Exercise aim:
For this exercise, print all of the data exactly as given.
▼▼▼
**src/rtl/fetch.sv**
```systemverilog
// Instruction-fetch stage: holds the PC and drives it as the instruction-memory address.
// Next PC is either the sequential PC + PC_INC or a branch target from a later stage.
module fetch #(
    parameter int              N        = 64,
    parameter logic [N-1:0]    RESET_PC = '0,
    parameter logic [N-1:0]    PC_INC   = N'(4)
) (
    input  logic         clk,
    input  logic         reset,
    input  logic         PCSrc_F,
    input  logic [N-1:0] PCBranch_F,
    output logic [N-1:0] imem_addr_F
);

    logic [N-1:0] r_pc;
    logic [N-1:0] w_pc_plus_inc;
    logic [N-1:0] w_pc_next;

    // Modulo-2^N add: the PC wraps silently at the top of the address space.
    assign w_pc_plus_inc = r_pc + PC_INC;
    assign w_pc_next     = PCSrc_F ? PCBranch_F : w_pc_plus_inc;

    always_ff @(posedge clk or negedge reset) begin
        if (!reset) begin
            r_pc <= RESET_PC;
        end else begin
            r_pc <= w_pc_next;
        end
    end

    assign imem_addr_F = r_pc;

endmodule

```
**config.mk**
```make
export PLATFORM = sky130hd
export DESIGN_NAME = fetch
export DESIGN_NICKNAME = d
export VERILOG_FILES = /design/src/rtl/fetch.sv
export SDC_FILE = /design/constraint.sdc
export NUM_CORES = 1
export LEC_CHECK = 0
export CELL_PAD_IN_SITES_DETAIL_PLACEMENT = 0
export CELL_PAD_IN_SITES_GLOBAL_PLACEMENT = 1
export CORE_MARGIN = 2
export CORE_UTILIZATION = 30
export CTS_BUF_LIST = sky130_fd_sc_hd__clkbuf_4 sky130_fd_sc_hd__clkbuf_8 sky130_fd_sc_hd__clkbuf_16
export DETAILED_ROUTE_END_ITERATION = 10
export PLACE_DENSITY_LB_ADDON = 0.08
export RECOVER_POWER = 50
export SETUP_SLACK_MARGIN = 0.15
export SLEW_MARGIN = 20
export SYNTH_ARGS = -nofsm -noshare
export SYNTH_HDL_FRONTEND = slang
export SYNTH_SLANG_ARGS = --single-unit
```
**constraint.sdc**
```tcl
create_clock -name clk -period 2.3 [get_ports clk]
set_input_delay 0.69 -clock clk [delete_from_list [all_inputs] [get_ports clk]]
set_output_delay 0.69 -clock clk [all_outputs]
set_load 0.03 [all_outputs]
```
▲▲▲
Written solution:
**src/rtl/fetch.sv**
```systemverilog
// Instruction-fetch stage: holds the PC and drives it as the instruction-memory address.
// Next PC is either the sequential PC + PC_INC or a branch target from a later stage.
module fetch #(
    parameter int              N        = 64,
    parameter logic [N-1:0]    RESET_PC = '0,
    parameter logic [N-1:0]    PC_INC   = N'(4)
) (
    input  logic         clk,
    input  logic         reset,
    input  logic         PCSrc_F,
    input  logic [N-1:0] PCBranch_F,
    output logic [N-1:0] imem_addr_F
);

    logic [N-1:0] r_pc;
    logic [N-1:0] w_pc_plus_inc;
    logic [N-1:0] w_pc_next;

    // Modulo-2^N add: the PC wraps silently at the top of the address space.
    assign w_pc_plus_inc = r_pc + PC_INC;
    assign w_pc_next     = PCSrc_F ? PCBranch_F : w_pc_plus_inc;

    always_ff @(posedge clk or negedge reset) begin
        if (!reset) begin
            r_pc <= RESET_PC;
        end else begin
            r_pc <= w_pc_next;
        end
    end

    assign imem_addr_F = r_pc;

endmodule

```
**config.mk**
```make
export PLATFORM = sky130hd
export DESIGN_NAME = fetch
export DESIGN_NICKNAME = d
export VERILOG_FILES = /design/src/rtl/fetch.sv
export SDC_FILE = /design/constraint.sdc
export NUM_CORES = 1
export LEC_CHECK = 0
export CELL_PAD_IN_SITES_DETAIL_PLACEMENT = 0
export CELL_PAD_IN_SITES_GLOBAL_PLACEMENT = 1
export CORE_MARGIN = 2
export CORE_UTILIZATION = 30
export CTS_BUF_LIST = sky130_fd_sc_hd__clkbuf_4 sky130_fd_sc_hd__clkbuf_8 sky130_fd_sc_hd__clkbuf_16
export DETAILED_ROUTE_END_ITERATION = 10
export PLACE_DENSITY_LB_ADDON = 0.08
export RECOVER_POWER = 50
export SETUP_SLACK_MARGIN = 0.15
export SLEW_MARGIN = 20
export SYNTH_ARGS = -nofsm -noshare
export SYNTH_HDL_FRONTEND = slang
export SYNTH_SLANG_ARGS = --single-unit
```
**constraint.sdc**
```tcl
create_clock -name clk -period 2.3 [get_ports clk]
set_input_delay 0.69 -clock clk [delete_from_list [all_inputs] [get_ports clk]]
set_output_delay 0.69 -clock clk [all_outputs]
set_load 0.03 [all_outputs]
```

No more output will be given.